It makes me so angry. It makes me so sad. It makes me despondent and hopeless and fearful and I feel so powerless that I want to go smash things. There is a storm in my heart, doubtful and confused and frighteningly overwhelming. Being white, I do have the privilege of deciding if I will let this act of domestic terrorism affect me, since it didn’t happen out of hate for white people and I’m therefore not in danger from it. But being Christian, I have the call and the command of Christ to take up my cross and follow Jesus through the pain and on out the other side. The call and command to enter with others into their pain. The call and command, also, to ‘be not afraid.’

But not being afraid means not to be afraid to be honest about when I am afraid. We take so many precautions to avoid pain, especially in church. When we gather for worship it is a happy time, a joyful community, and if discomfort enters into the space we don’t know what to do with it. But our Scriptures are full of pain, just as they are full of joy and promise, so that we can live faithfully in the realities of suffering, and can hold one another when our own strength runs out. We have an entire book called ‘Lamentations,’ the Psalms are full of expressions of grief and anger, the prophets wail and weep, Jesus himself weeps, for crying out loud. And this morning’s first Testament reading comes from a book that tells a story so deeply known to us we refer to it in connection with people who struggle mightily: they must certainly have the ‘patience of Job.’ Right? I mean, who’s used that phrase before?

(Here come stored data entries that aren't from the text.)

## src/rtl/apv_pkg.sv

```systemverilog
package apv_pkg;

    // ==========================================================
    // Register map (byte addresses)
    localparam logic [3:0] ADDR_STATUS = 4'h0;
    localparam logic [3:0] ADDR_IRQ_STATUS = 4'h4;
    localparam logic [3:0] ADDR_IRQ_MASK = 4'h8;
    localparam logic [3:0] ADDR_CONTROL = 4'hc;
    localparam int ADDR_W = 4;

    // ==========================================================
    // Device status fields
    localparam int ST_MISSING = 0;
    localparam int ST_EARLY = 1;
    localparam int ST_REF_SEEN = 2;
    localparam int ST_EARLY_PEND = 3;
    localparam int ST_CARRY = 4;
    localparam int ST_COUNT_LSB = 16;

    // ==========================================================
    // Interrupt status / mask fields
    localparam int IRQ_W = 3;
    localparam int IRQ_MISSING = 0;
    localparam int IRQ_EARLY = 1;
    localparam int IRQ_STROBE = 2;
    localparam logic [2:0] IRQ_MASK_RST = 3'h0;

    // ==========================================================
    // Control fields
    localparam int CTL_ENABLE = 0;
    localparam logic CTL_ENABLE_RST = 1'b1;

    // ==========================================================
    // Counter and bus constants
    localparam int CHANGE_CNT_W = 14;
    localparam logic [1:0] RESP_OKAY = 2'h0;
    localparam logic [1:0] RESP_SLVERR = 2'h2;

endpackage

```

## src/rtl/apv_azimuth_pulse_validator.sv

```systemverilog
// The register addresses and the AXI4-Lite interface to the registers were chosen for this implementation.
`timescale 1ns/1ps
module apv_azimuth_pulse_validator #(
    parameter int CNT_W = apv_pkg::CHANGE_CNT_W
) (
    input wire logic clk, // System clock
    input wire logic sys_rst, // Synchronous reset, high
    input wire logic azimuth_change_pulse, // Change pulse pin
    input wire logic azimuth_north_pulse, // Reference pulse pin
    output logic azimuth_strobe, // One-cycle strobe on good revolution
    output logic [CNT_W-1:0] azimuth_count, // Current change count
    output logic irq, // Level interrupt
    input wire logic [apv_pkg::ADDR_W-1:0] s_axi_awaddr, // Write address
    input wire logic s_axi_awvalid, // Write address valid
    output logic s_axi_awready, // Write address ready
    input wire logic [31:0] s_axi_wdata, // Write data
    input wire logic [3:0] s_axi_wstrb, // Write strobes
    input wire logic s_axi_wvalid, // Write data valid
    output logic s_axi_wready, // Write data ready
    output logic [1:0] s_axi_bresp, // Write response
    output logic s_axi_bvalid, // Write response valid
    input wire logic s_axi_bready, // Write response ready
    input wire logic [apv_pkg::ADDR_W-1:0] s_axi_araddr, // Read address
    input wire logic s_axi_arvalid, // Read address valid
    output logic s_axi_arready, // Read address ready
    output logic [31:0] s_axi_rdata, // Read data
    output logic [1:0] s_axi_rresp, // Read response
    output logic s_axi_rvalid, // Read data valid
    input wire logic s_axi_rready // Read data ready
);

    generate
        if (CNT_W < 2 || CNT_W > 16) begin : g_bad_width
            $error("CNT_W must lie in 2..16");
        end
    endgenerate

    // ==========================================================
    // Pin synchronisers and edge detectors
    logic change_pulse_lead_edge;
    logic north_pulse_trail_edge;

    // Change pulse counts on its leading edge
    apv_edge_sync #(
        .FALLING(1'b0)
    ) u_change_sync (
        .clk(clk),
        .sys_rst(sys_rst),
        .pin(azimuth_change_pulse),
        .edge_pulse(change_pulse_lead_edge)
    );

    // Reference event is the trailing edge
    apv_edge_sync #(
        .FALLING(1'b1)
    ) u_north_sync (
        .clk(clk),
        .sys_rst(sys_rst),
        .pin(azimuth_north_pulse),
        .edge_pulse(north_pulse_trail_edge)
    );

    // ==========================================================
    // Bus slave
    logic [apv_pkg::ADDR_W-1:0] aw_addr, next_aw_addr;
    logic aw_held, next_aw_held;
    logic [31:0] w_data, next_w_data;
    logic [3:0] w_strb, next_w_strb;
    logic w_held, next_w_held;
    logic next_awready, next_wready, next_bvalid, next_arready, next_rvalid;
    logic [1:0] next_bresp, next_rresp;
    logic [31:0] next_rdata;
    logic do_write;
    logic status_read;
    logic [31:0] status_word;
    logic [apv_pkg::IRQ_W-1:0] irq_status, irq_mask;
    logic ctl_enable;
    logic missing_err, early_err, ref_seen, early_pend, count_wrap_carry;
    logic [CNT_W-1:0] change_cnt;

    always_comb begin
        status_word = '0;
        status_word[apv_pkg::ST_MISSING] = missing_err;
        status_word[apv_pkg::ST_EARLY] = early_err;
        status_word[apv_pkg::ST_REF_SEEN] = ref_seen;
        status_word[apv_pkg::ST_EARLY_PEND] = early_pend;
        status_word[apv_pkg::ST_CARRY] = count_wrap_carry;
        status_word[apv_pkg::ST_COUNT_LSB +: CNT_W] = change_cnt;
    end

    always_comb begin
        next_aw_addr = aw_addr;
        next_aw_held = aw_held;
        next_w_data = w_data;
        next_w_strb = w_strb;
        next_w_held = w_held;
        next_bvalid = s_axi_bvalid;
        next_bresp = s_axi_bresp;
        next_rvalid = s_axi_rvalid;
        next_rresp = s_axi_rresp;
        next_rdata = s_axi_rdata;
        do_write = 1'b0;
        status_read = 1'b0;
        if (s_axi_awvalid && s_axi_awready) begin
            next_aw_addr = s_axi_awaddr;
            next_aw_held = 1'b1;
        end
        if (s_axi_wvalid && s_axi_wready) begin
            next_w_data = s_axi_wdata;
            next_w_strb = s_axi_wstrb;
            next_w_held = 1'b1;
        end
        if (s_axi_bvalid && s_axi_bready) begin
            next_bvalid = 1'b0;
        end
        if (aw_held && w_held && !s_axi_bvalid) begin
            do_write = 1'b1;
            next_aw_held = 1'b0;
            next_w_held = 1'b0;
            next_bvalid = 1'b1;
            case (aw_addr)
                apv_pkg::ADDR_STATUS, apv_pkg::ADDR_IRQ_STATUS,
                apv_pkg::ADDR_IRQ_MASK, apv_pkg::ADDR_CONTROL: next_bresp = apv_pkg::RESP_OKAY;
                default: next_bresp = apv_pkg::RESP_SLVERR;
            endcase
        end
        if (s_axi_rvalid && s_axi_rready) begin
            next_rvalid = 1'b0;
        end
        if (s_axi_arvalid && s_axi_arready) begin
            next_rvalid = 1'b1;
            next_rresp = apv_pkg::RESP_OKAY;
            next_rdata = '0;
            case (s_axi_araddr)
                apv_pkg::ADDR_STATUS: begin
                    next_rdata = status_word;
                    status_read = 1'b1;
                end
                apv_pkg::ADDR_IRQ_STATUS: next_rdata[apv_pkg::IRQ_W-1:0] = irq_status;
                apv_pkg::ADDR_IRQ_MASK: next_rdata[apv_pkg::IRQ_W-1:0] = irq_mask;
                apv_pkg::ADDR_CONTROL: next_rdata[apv_pkg::CTL_ENABLE] = ctl_enable;
                default: next_rresp = apv_pkg::RESP_SLVERR;
            endcase
        end
        next_awready = !next_aw_held && !next_bvalid;
        next_wready = !next_w_held && !next_bvalid;
        next_arready = !next_rvalid;
    end

    always_ff @(posedge clk) begin
        if (sys_rst) begin
            aw_addr <= '0;
            aw_held <= 1'b0;
            w_data <= '0;
            w_strb <= '0;
            w_held <= 1'b0;
            s_axi_awready <= 1'b0;
            s_axi_wready <= 1'b0;
            s_axi_bvalid <= 1'b0;
            s_axi_bresp <= apv_pkg::RESP_OKAY;
            s_axi_arready <= 1'b0;
            s_axi_rvalid <= 1'b0;
            s_axi_rresp <= apv_pkg::RESP_OKAY;
            s_axi_rdata <= '0;
        end else begin
            aw_addr <= next_aw_addr;
            aw_held <= next_aw_held;
            w_data <= next_w_data;
            w_strb <= next_w_strb;
            w_held <= next_w_held;
            s_axi_awready <= next_awready;
            s_axi_wready <= next_wready;
            s_axi_bvalid <= next_bvalid;
            s_axi_bresp <= next_bresp;
            s_axi_arready <= next_arready;
            s_axi_rvalid <= next_rvalid;
            s_axi_rresp <= next_rresp;
            s_axi_rdata <= next_rdata;
        end
    end

    // ==========================================================
    // Validator core, interrupts and control
    logic [CNT_W-1:0] next_change_cnt;
    logic next_carry, next_ref_seen, next_early_pend, next_missing, next_early;
    logic next_strobe, next_irq, next_enable;
    logic [apv_pkg::IRQ_W-1:0] next_irq_status, next_irq_mask, irq_events, w1c;
    logic lead, trail;

    always_comb begin
        lead = change_pulse_lead_edge && ctl_enable;
        trail = north_pulse_trail_edge && ctl_enable;
        next_change_cnt = change_cnt;
        next_carry = count_wrap_carry;
        next_ref_seen = ref_seen;
        next_early_pend = early_pend;
        next_missing = missing_err;
        next_early = early_err;
        next_strobe = 1'b0;
        next_enable = ctl_enable;
        next_irq_mask = irq_mask;
        irq_events = '0;
        w1c = '0;
        // Status read clears first; events below win over it
        if (status_read) begin
            next_missing = 1'b0;
            next_early = 1'b0;
            next_early_pend = 1'b0;
        end
        if (trail && count_wrap_carry) begin
            next_ref_seen = 1'b1;
        end
        if (trail && !count_wrap_carry) begin
            next_early_pend = 1'b1;
        end
        if (lead) begin
            if (count_wrap_carry) begin
                next_carry = 1'b0;
                next_change_cnt = '0;
                if (ref_seen) begin
                    next_strobe = 1'b1;
                    next_ref_seen = 1'b0;
                    irq_events[apv_pkg::IRQ_STROBE] = 1'b1;
                end else begin
                    next_missing = 1'b1;
                    irq_events[apv_pkg::IRQ_MISSING] = 1'b1;
                end
            end else if (early_pend) begin
                next_early_pend = trail;
                next_early = 1'b1;
                next_change_cnt = '0;
                irq_events[apv_pkg::IRQ_EARLY] = 1'b1;
            end else begin
                next_change_cnt = change_cnt + 1'b1;
                if (&change_cnt) begin
                    next_carry = 1'b1;
                end
            end
        end
        if (do_write) begin
            case (aw_addr)
                apv_pkg::ADDR_IRQ_STATUS: if (w_strb[0]) w1c = w_data[apv_pkg::IRQ_W-1:0];
                apv_pkg::ADDR_IRQ_MASK: if (w_strb[0]) next_irq_mask = w_data[apv_pkg::IRQ_W-1:0];
                apv_pkg::ADDR_CONTROL: if (w_strb[0]) next_enable = w_data[apv_pkg::CTL_ENABLE];
                default: ;
            endcase
        end
        next_irq_status = (irq_status & ~w1c) | irq_events;
        next_irq = |(next_irq_status & next_irq_mask);
    end

    always_ff @(posedge clk) begin
        if (sys_rst) begin
            change_cnt <= '0;
            count_wrap_carry <= 1'b0;
            ref_seen <= 1'b0;
            early_pend <= 1'b0;
            missing_err <= 1'b0;
            early_err <= 1'b0;
            azimuth_strobe <= 1'b0;
            irq <= 1'b0;
            irq_status <= '0;
            irq_mask <= apv_pkg::IRQ_MASK_RST;
            ctl_enable <= apv_pkg::CTL_ENABLE_RST;
        end else begin
            change_cnt <= next_change_cnt;
            count_wrap_carry <= next_carry;
            ref_seen <= next_ref_seen;
            early_pend <= next_early_pend;
            missing_err <= next_missing;
            early_err <= next_early;
            azimuth_strobe <= next_strobe;
            irq <= next_irq;
            irq_status <= next_irq_status;
            irq_mask <= next_irq_mask;
            ctl_enable <= next_enable;
        end
    end

    always_ff @(posedge clk) begin
        if (sys_rst) begin
            azimuth_count <= '0;
        end else begin
            azimuth_count <= next_change_cnt;
        end
    end

endmodule // apv_azimuth_pulse_validator

// ==========================================================
// Two-flop pin synchroniser with one-cycle edge pulse
module apv_edge_sync #(
    parameter bit FALLING = 1'b0
) (
    input wire logic clk, // System clock
    input wire logic sys_rst, // Synchronous reset, high
    input wire logic pin, // Asynchronous pin
    output logic edge_pulse // One-cycle pulse on the chosen edge
);

    logic sync_1, sync_2, sync_prev;
    logic next_sync_1, next_sync_2, next_sync_prev;

    always_comb begin
        next_sync_1 = pin;
        next_sync_2 = sync_1;
        next_sync_prev = sync_2;
    end

    // Reset to the idle low level so no false edge follows reset
    always_ff @(posedge clk) begin
        if (sys_rst) begin
            sync_1 <= 1'b0;
            sync_2 <= 1'b0;
            sync_prev <= 1'b0;
        end else begin
            sync_1 <= next_sync_1;
            sync_2 <= next_sync_2;
            sync_prev <= next_sync_prev;
        end
    end

    // Only the second stage and its delayed copy feed the edge logic
    assign edge_pulse = FALLING ? (~sync_2 & sync_prev) : (sync_2 & ~sync_prev);

endmodule // apv_edge_sync

```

We have multitudes of examples of suffering in Scripture. The prophet Isaiah has an entire song we refer to as the ‘suffering servant,’ and often use to point to Jesus. We don’t like to think about it if we can help it, and the fact that we ever get the choice is, well, a symptom of our privilege. I call it a ‘symptom’ because it is not right to be so disconnected from the rest of humanity. But humanity struggles mightily every day, and to see those sad faces on the TV over and over can wear a person down... to see those sad faces in your living room, or in the mirror, on the other hand? I mean, if we, of all people, can’t keep it together, what is this world coming to? ...Isn’t that mixed up in all of this? The certainty that everyone else can have pain but we can’t? Everyone else can fall apart, but we have to hold it together? How else do we learn grace and forgiveness, though? How else can we experience that we are carried in this pain, and through this pain, if we spend so much of our energy avoiding it?

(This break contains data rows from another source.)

$ cat config.mk
export PLATFORM = sky130hd
export DESIGN_NAME = rgbx_exchange
export DESIGN_NICKNAME = d
export VERILOG_FILES = /design/src/common/rgbx_pkg.sv /design/src/logic/rgbx_exchange.sv /design/src/logic/rgbx_line.sv
export SDC_FILE = /design/constraint.sdc
export NUM_CORES = 1
export LEC_CHECK = 0
export ABC_AREA = 1
export BUFFER_PORTS_ARGS = -buffer_cell sky130_fd_sc_hd__buf_2
export CORE_MARGIN = 4
export CORE_UTILIZATION = 50
export DETAILED_ROUTE_END_ITERATION = 12
export HOLD_SLACK_MARGIN = 0.03
export PLACE_DENSITY = 0.74
export SYNTH_ARGS = -nofsm -noshare
export SYNTH_HDL_FRONTEND = slang
export SYNTH_HIERARCHICAL = 1
export SYNTH_SLANG_ARGS = --single-unit
$ cat constraint.sdc
create_clock -name clk -period 3.1 [get_ports clk]
set_input_delay 0.155 -clock clk [delete_from_list [all_inputs] [get_ports clk]]
set_output_delay 0.155 -clock clk [all_outputs]
set_load 0.005 [all_outputs]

While the disciples’ little fishing boat is being swamped by the waves, the disciples ask Jesus, “Do you not care that we are perishing?” And as we are the Body of Christ, the church, I wonder how often we keep our heads under the covers, while multitudes cry around us “do you not care that we are perishing?” Are we asleep, Body of Christ? The most racially segregated time in America is right now, Sunday morning. Yet the Body of Christ exists in every shade of human skin. Have we gotten too comfortable with Christianity to live faithfully, too isolated to be affected by the suffering around and within ourselves?

Because suffering is complicated, pain comes from all corners, and when we shut down pain we shut down healing. We have gotten very good at shutting down when we get uncomfortable, very good at hiding. But hiding will not lead to healing. Hiding, in fact, is the opposite of healing. Hiding is what we did in the garden when God walked in the cool of the day and we ducked behind the bushes because we were naked and afraid. God does not call us into hiding, but out of it. Out of ourselves and into the great wide world where Leviathan has been made for sport, where God has set the bounds of the deeps and scattered the stars across the sky like so many handfuls of glitter. We live in a great big wide open world full of life and joy and death and terror, and all of that bundled up together is a mystery and a miracle into which God has come to live with us.

When Jesus and his disciples go across the water to the other side, even though they know where they are going there are still storms along the way. Any time there is change, be it change of circumstance or change of heart, it can bring up a storm of emotions and reactions and griefs. Jesus and the prophets show us a vision of God’s kingdom among us, where we are headed, but in the meantime there are a lot of storms to get through. We have a long way yet to go in our little boat, tossed by the storms inside and out. We have come far, and Jesus has come along with us the whole time. Not only that, but Jesus can handle our storms. When the disciples woke Jesus up in that storm, they probably wanted him to lend a hand with bailing out the water that was coming up over the sides of the boat, and what they got was so much more than they asked for, because it was Jesus there with them. When we ask Jesus for help in our storms, for a life preserver, a little strength for the journey, we get far more than we ask for, too. Body and blood in bread and wine, for instance. Because all of our powerlessness turned to rage, all of our displaced fear, all of our insecurities and uncertainties, got thrown up there on that cross with Christ the day we crucified him. The day we nailed him up there and hung him up for all to see, ‘strange fruit’ right there on that tree of the cross, his blood poured out for the world, given and shed freely for the freedom of all people, of every race and nation, color and creed. It is that Blood alone which is responsible for our unity, our only eternal deep and lasting freedom. That freedom is our courage to speak out on behalf of life in the midst of death.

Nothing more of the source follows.